The artria and ventricles. Heart Sound One can hear two heart sounds for each heart beat or cardiac cycle. They are described in words as ‘lubb-dub’. The first sound, ‘lubb’, is fairly loud and is due to the contraction of the ventricular muscle and the closure of the artrio-ventricular valves. The second sound, ‘dup’ is softer and is due to the closure of semi lunar valves aortic and pulmonary valves. The Circulation of the blood The circulation of blood in the body is divided into three parts: 1. The Pulmonary Circulation.

2. The Systemic Circulation, 3. The Portal Circulation The Pulmonary Circulation: The pulmonary circulation is concerned in carrying deoxygenated blood from the right side of the heart to the lungs and again bringing oxygenated blood from the lungs to the left part of the heart. The pulmonary artery carrying deoxygenated or venous blood arises from the right ventricles. At the level of the fifth thoracic vertebra it divides into right and left pulmonary arteries, passing into the corresponding lungs.
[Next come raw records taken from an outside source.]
==> src/rtl/scan_pkg.sv <==
// Shared types and constants for the scan shift controller.
package scan_pkg;

  typedef enum logic [2:0] {
    ST_IDLE    = 3'd0,
    ST_LOAD    = 3'd1,
    ST_CAPTURE = 3'd2,
    ST_SHIFT   = 3'd3,
    ST_UNLOAD  = 3'd4,
    ST_FIN     = 3'd5
  } scan_state_e;

  localparam int unsigned MISR_W = 32;
  localparam logic [MISR_W-1:0] MISR_POLY = 32'h0040_0007;

  // One MISR step: shift left, fold the incoming bit into the feedback tap.
  function automatic logic [MISR_W-1:0] misr_step(input logic [MISR_W-1:0] sig,
                                                  input logic              b);
    logic fb;
    fb = sig[MISR_W-1] ^ b;
    return {sig[MISR_W-2:0], 1'b0} ^ (fb ? MISR_POLY : '0);
  endfunction

endpackage

==> src/rtl/scan_misr.sv <==
// 32-bit MISR compacting the response bit stream into a signature.
module scan_misr
  import scan_pkg::*;
(
  input  logic              clk,
  input  logic              rst,
  input  logic              clr_i,
  input  logic              en_i,
  input  logic              bit_i,
  output logic [MISR_W-1:0] sig_o
);

  logic [MISR_W-1:0] sig_q;
  logic [MISR_W-1:0] sig_d;

  always_comb begin
    sig_d = sig_q;
    if (clr_i) begin
      sig_d = '0;
    end else if (en_i) begin
      sig_d = misr_step(sig_q, bit_i);
    end
  end

  always_ff @(posedge clk) begin
    if (rst) begin
      sig_q <= '0;
    end else begin
      sig_q <= sig_d;
    end
  end

  assign sig_o = sig_q;

endmodule

==> src/rtl/scan_shift_ctrl.sv <==
// Scan chain controller: load/capture/shift/unload sequencing with valid/ready streams.
// Optional response signature compaction when SCAN_MISR_EN is defined.
module scan_shift_ctrl
  import scan_pkg::*;
#(
  parameter int unsigned CHAIN_LEN = 16,
  parameter int unsigned PCNT_W    = 16
) (
  input  logic              CK,
  input  logic              RST,
  input  logic              START,
  input  logic [PCNT_W-1:0] PAT_CNT,
  input  logic              PAT_VALID,
  input  logic              PAT_BIT,
  output logic              PAT_READY,
  output logic              RSP_VALID,
  output logic              RSP_BIT,
  input  logic              RSP_READY,
  output logic              SE,
  output logic              SI,
  input  logic              SO,
  output logic              CKE,
  output logic              BUSY,
  output logic              DONE,
  output logic [31:0]       SIGNATURE
);

  localparam int unsigned BCNT_W = $clog2(CHAIN_LEN + 1);

  scan_state_e       state_q, state_d;
  logic [PCNT_W-1:0] pcnt_q, pcnt_d;
  logic [BCNT_W-1:0] bcnt_q, bcnt_d;
  logic              se_q, busy_q, done_q;

  logic fire;
  logic last_bit;
  logic pat_ready_c, rsp_valid_c, cke_c, si_c;

  assign last_bit = (bcnt_q == BCNT_W'(CHAIN_LEN - 1));

  // Next state, counters and the handshake-driven chain controls.
  always_comb begin
    state_d     = state_q;
    pcnt_d      = pcnt_q;
    bcnt_d      = bcnt_q;
    fire        = 1'b0;
    pat_ready_c = 1'b0;
    rsp_valid_c = 1'b0;
    cke_c       = 1'b0;
    si_c        = 1'b0;

    case (state_q)
      ST_IDLE: begin
        if (START) begin
          bcnt_d = '0;
          if (PAT_CNT != '0) begin
            pcnt_d  = PAT_CNT;
            state_d = ST_LOAD;
          end else begin
            state_d = ST_FIN;
          end
        end
      end
      ST_LOAD: begin
        fire        = PAT_VALID;
        pat_ready_c = fire;
        cke_c       = fire;
        si_c        = fire & PAT_BIT;
        if (fire && last_bit) state_d = ST_CAPTURE;
      end
      ST_SHIFT: begin
        // A stimulus bit is only taken when its response slot is free.
        fire        = PAT_VALID & RSP_READY;
        pat_ready_c = fire;
        rsp_valid_c = fire;
        cke_c       = fire;
        si_c        = fire & PAT_BIT;
        if (fire && last_bit) state_d = ST_CAPTURE;
      end
      ST_CAPTURE: begin
        cke_c   = 1'b1;
        pcnt_d  = pcnt_q - PCNT_W'(1);
        state_d = (pcnt_q != PCNT_W'(1)) ? ST_SHIFT : ST_UNLOAD;
      end
      ST_UNLOAD: begin
        fire        = RSP_READY;
        rsp_valid_c = fire;
        cke_c       = fire;
        if (fire && last_bit) state_d = ST_FIN;
      end
      ST_FIN: begin
        state_d = ST_IDLE;
      end
      default: begin
        state_d = ST_IDLE;
      end
    endcase

    if (fire) begin
      bcnt_d = last_bit ? '0 : bcnt_q + BCNT_W'(1);
    end
  end

  always_ff @(posedge CK) begin
    if (RST) begin
      state_q <= ST_IDLE;
      pcnt_q  <= '0;
      bcnt_q  <= '0;
      se_q    <= 1'b0;
      busy_q  <= 1'b0;
      done_q  <= 1'b0;
    end else begin
      state_q <= state_d;
      pcnt_q  <= pcnt_d;
      bcnt_q  <= bcnt_d;
      se_q    <= (state_d == ST_LOAD) || (state_d == ST_SHIFT) || (state_d == ST_UNLOAD);
      busy_q  <= (state_d != ST_IDLE);
      done_q  <= (state_d == ST_FIN);
    end
  end

  assign SE        = se_q;
  assign BUSY      = busy_q;
  assign DONE      = done_q;
  assign CKE       = cke_c;
  assign SI        = si_c;
  assign PAT_READY = pat_ready_c;
  assign RSP_VALID = rsp_valid_c;
  assign RSP_BIT   = rsp_valid_c & SO;

`ifdef SCAN_MISR_EN
  logic misr_clr;
  assign misr_clr = (state_q == ST_IDLE) & START;

  scan_misr u_misr (
    .clk   (CK),
    .rst   (RST),
    .clr_i (misr_clr),
    .en_i  (rsp_valid_c),
    .bit_i (RSP_BIT),
    .sig_o (SIGNATURE)
  );
`else
  assign SIGNATURE = '0;
`endif

endmodule

==> config.mk <==
export PLATFORM = sky130hd
export DESIGN_NAME = scan_shift_ctrl
export DESIGN_NICKNAME = d
export VERILOG_FILES = /design/src/rtl/scan_pkg.sv /design/src/rtl/scan_misr.sv /design/src/rtl/scan_shift_ctrl.sv
export SDC_FILE = /design/constraint.sdc
export NUM_CORES = 1
export LEC_CHECK = 0
export BUFFER_PORTS_ARGS = -buffer_cell sky130_fd_sc_hd__buf_2
export CORE_MARGIN = 1
export CORE_UTILIZATION = 35
export DETAILED_ROUTE_END_ITERATION = 8
export PLACE_DENSITY = 0.61
export SETUP_SLACK_MARGIN = 0.02
export SYNTH_ARGS = -nofsm -noshare
export SYNTH_HDL_FRONTEND = slang
export SYNTH_SLANG_ARGS = --single-unit
==> constraint.sdc <==
create_clock -name CK -period 2.7 [get_ports CK]
set_clock_uncertainty 0.2 [all_clocks]
set_input_delay 0.54 -clock CK [delete_from_list [all_inputs] [get_ports CK]]
set_output_delay 0.54 -clock CK [all_outputs]
set_load 0.02 [all_outputs]
==> results by group <==
Timing
  – Worst-margin pin slew: 0.6073 ns
  – Fin. Hold Viols: 0
  – RSZ-0062 raised after global routing: no
  – Highest clock rate: 0.4245 GHz
  – Setup-failing EPs final: 0
  – Final period util: 87.24%
  – Setup_tns: 0 ns
  – Max-slew headroom: 59.51%
  – Worst Slack Setup Final: 0.3444 ns
  – Final min period: 2.356 ns
  – Max Transition Viols Final: 0

Cells and area
  – Layout cells sized above 1: 18.75%
  – Area Overhead vs Synth: 7.542%
  – Multi-input gate area: 1242 sq um
  – Nets@finish: 299
  – Most common cell after layout, fill and taps aside: conb_1
  – Fin cells: 344
  – Register Area: 540.5 sq um
  – Most frequent cells in the layout: conb_1 (32), buf_2 (30), dfxtp_1 (27)
  – Antenna fix cells: 0
  – Post-layout utilization of the core: 38.88%
  – Fillers: 580

Power
  – Sequential Power Share: 48.8%
  – Comb pwr share: 26.2%
  – Switching share of power: 32.80%
  – P_leak: 0.8882 nW
  – Psw: 297.6 uW
  – PD cells: 423.9 nW/um^2
  – Internal: 609.9 uW
  – Peak supply drop: 0.0002369 V
  – Clock share of power: 25.1%

Placed design
  – Placement Setup Slack: 0.2161 ns
  – Port Buffers: 30
  – Final HPWL DP: 3117 microns
  – GP Congestion: 0.7767
  – Placed Cells: 340

Floorplan
  – Die H: 77.42 microns
  – Row Count: 27
  – Die W: 77.42 microns
  – Ports: 63
  – Die area: 5993 sq um
  – Initial core utilization: 36.15%
  – Core Region: 5507 sq um

Clock network
  – TritonCTS clock tree: built
  – Clock sinks: 27
  – CTS H-tree lvls: 1
  – Clk Tree Root Cell: clkbuf_8
  – Num CTS Buffers: 3
  – Clock transition at path regs: 0.09 ns
  – Cts hold-fix bufs: 0
  – Post CTS Setup Buffer Count: 0
  – Worst skew pair latency: 0.27 ns
  – Post_cts resized: 0
  – Max clock buf depth: 2

Critical path
  – Worst Setup Start Kind: flop
  – WP data required: 1.96 ns
  – Crit Path Category: reg -> out
  – CP max FO: 17
  – Reg2reg setup slack: 0.50 ns
  – Crit path capture type: output port
  – Arr. time, crit path: 1.62 ns

Min path
  – Hold WC Path Type: reg -> reg

Detailed routing
  – DR vias: 1,729
  – TritonRoute pass-1 iters: 4
  – Final WL: 4283 microns
  – Initial DRC count: 91
  – Routed vias/inst: 5.026
  – Wire length per cell: 12.45 microns
  – DRC errors left: 0
  – DRT antenna net count: 0

Global routing
  – Vias in the first global route: 1,515
  – Met3 Use GR: 3.529%
  – GRT Util Overall: 14.66%
  – Busiest grt layer: met2
  – Largest net degree at the start of global routing: 29
  – Met1 usage: 20.52%
  – First-pass GRT wire length: 7182 microns
  – Initial antenna violation count: 0
  – M2 GR Usage: 23.36%
  – Grt ovf: 0

Logic synthesis
  – EDFF count, synth: 0
  – Synthesized cell area: 1991 sq um
  – Ys async rst share: 0%
  – Synth cell types: 58
  – Syn Inst Count: 247
  – Synth Warn #: 0
  – Sequential-to-total area share from yosys stat: 27.15%
  – Post-synthesis register bit count: 27
  – Syn_area_per_cell: 8.059 sq um
  – Dominant synthesized flop cell: dfxtp_1

Job
  – Max cap viols: 0

Run status
  – Outcome: completed
-- layer usage --
| layer | up-vias | routed length, microns |
|---|---|---|
| met5 | - | 0 |
| met4 | 0 | 15 |
| met3 | 2 | 205 |
| met2 | 51 | 1937 |
| met1 | 787 | 2124 |
| li1 | 889 | - |
-- worst max-delay path, stage by stage (launching register included) --
cell and delay, ns:
dfxtp_1 0.39, or3b_1 0.65, nand2_1 0.14, buf_2 0.17
-- synth_stat cells, types with 3 or more instances --
cell type / instances / area (sq um)
a21o_1: 5 / 37.54
a21oi_1: 26 / 130.1
a31oi_1: 4 / 25.02
buf_2: 4 / 20.02
buf_4: 33 / 247.7
clkbuf_1: 7 / 26.28
dfxtp_1: 27 / 540.5
ha_1: 3 / 37.54
inv_1: 4 / 15.01
nand2_1: 10 / 37.54
nand2b_1: 11 / 68.82
nand3_1: 3 / 15.01
nand4_1: 4 / 25.02
nor2_1: 12 / 45.04
nor2b_1: 4 / 25.02
nor3_1: 8 / 40.04
nor3b_1: 5 / 37.54
nor4_1: 6 / 37.54
o21a_1: 3 / 22.52
o21ai_1: 12 / 60.06
o31a_1: 3 / 26.28
or3_1: 6 / 37.54
or3b_1: 4 / 35.03
-- final timing paths --
path,endpoint,start,depth (start not counted)
hold / removal,bcnt_q[4]$_SDFFE_PP0P_,bcnt_q[4]$_SDFFE_PP0P_,1
setup / recovery,CKE,state_q[0]$_SDFF_PP0_,3
hold reg to reg,bcnt_q[4]$_SDFFE_PP0P_,bcnt_q[4]$_SDFFE_PP0P_,1
setup reg to reg,SE$_SDFF_PP0_,pcnt_q[0]$_SDFFE_PP0P_,6
-- power groups by stage --
stage	combinational, mW	clock, mW	sequential (mW)
6_report	0.237	0.227	0.443
5_1_grt	0.260	0.256	0.446
4_1_cts	0.237	0.238	0.442
3_5_place_dp	0.236	0	0.452
3_3_place_gp	0.234	0	0.452
2_1_floorplan	0.207	0	0.449
-- registers in the layout, indices dropped and copies added, names as in the netlist --
| register | flops |
|---|---|
| DONE | 1 |
| BUSY | 1 |
| state_q | 3 |
| pcnt_q | 16 |
| SE | 1 |
| bcnt_q | 5 |
-- through the flow --
stage / power [mW] / hold slack (ns) / cell area, sq um
after CTS: 0.9173 / 0.2819 / 2141
final: 0.9076 / 0.2836 / 2141
after global placement: 0.6861 / 0.2588 / 2096
after floorplan: 0.6566 / 0.2512 / 2107
after global routing: 0.9625 / 0.3061 / 2141
after detailed placement: 0.6873 / 0.2684 / 2096
-- cell type report --
class / instances / area share, %
multi-input cells: 201 / 58.04
flip-flops and latches: 27 / 25.25
repair buffers: 36 / 9.702
well taps: 72 / 4.208
clock buffers: 4 / 2.104
inverters: 4 / 0.7013
-- cells by family after synthesis --
logic type	after synthesis	share of synthesized area, %
AOI/OAI and AO/OA	72	23.95
adders and majority gates	3	1.886
buffers and inverters	50	16.28
DFF	27	27.15
muxes	2	1.006
other	1	0.1884
and+or+nand+nor	92	29.54
Note: power is estimated with default switching activity, not from simulation.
Within the lungs these arteries divide and subdivide into smaller arteries, subsequently becoming arteries and capillaries. It is between the capillaries and the lung tissue that the interchange of gases takes place. In each lung the capillaries carrying oxygenated blood join up and form two vein, so, two pulmonary veins from each lung, therefore becomes four pulmonary veins which return oxygenated blood to the left atrium of the heart. These are the only veins which carry oxygenated blood. The Systemic Circulation:

The systemic or general circulation constitutes the circulation of blood from the left ventricle through the main artery, the aorta to all the parts of the body and is again returned to the right side of the heart by the superior and inferior Venacava. Oxygenated blood leaves the left ventricle through the aorta which branches and reaches every part of the body supplying 02 and nourishment to the body tissues. Similarly the deoxygenated blood is carried through the veins which eventually forms superior and inferior Venacava and gets poured into the right artrium of the heart. Portal Circulation:

Portal circulation includes all the veins which drain blood from the abdominal part of the digestive system from the spleen, pancreas and gall bladder via liver to the inferior Vena Cava. This indirect route, through the liver is followed, as there is no provision for blood entering directly to the heart. The blood from all these organs unites to form the portal vein and carried to the liver. In the liver substance, the portal vein breaks up into smaller veins and finally into capillaries. These capillaries again unite to form two or three large hepatic veins which leave the liver to join the inferior Vena Cava.

Thus, the portal veins unlike all other veins in the body both commence and end as capillaries. Hence, the digested food stuff in the alimentary canal are absorbed into the capillaries which go to make up the portal vein and are carried by it into the liver. In order that these materials can come in contact with the liver cells for metabolism, it is necessary for the blood to pass through a second set of capillaries.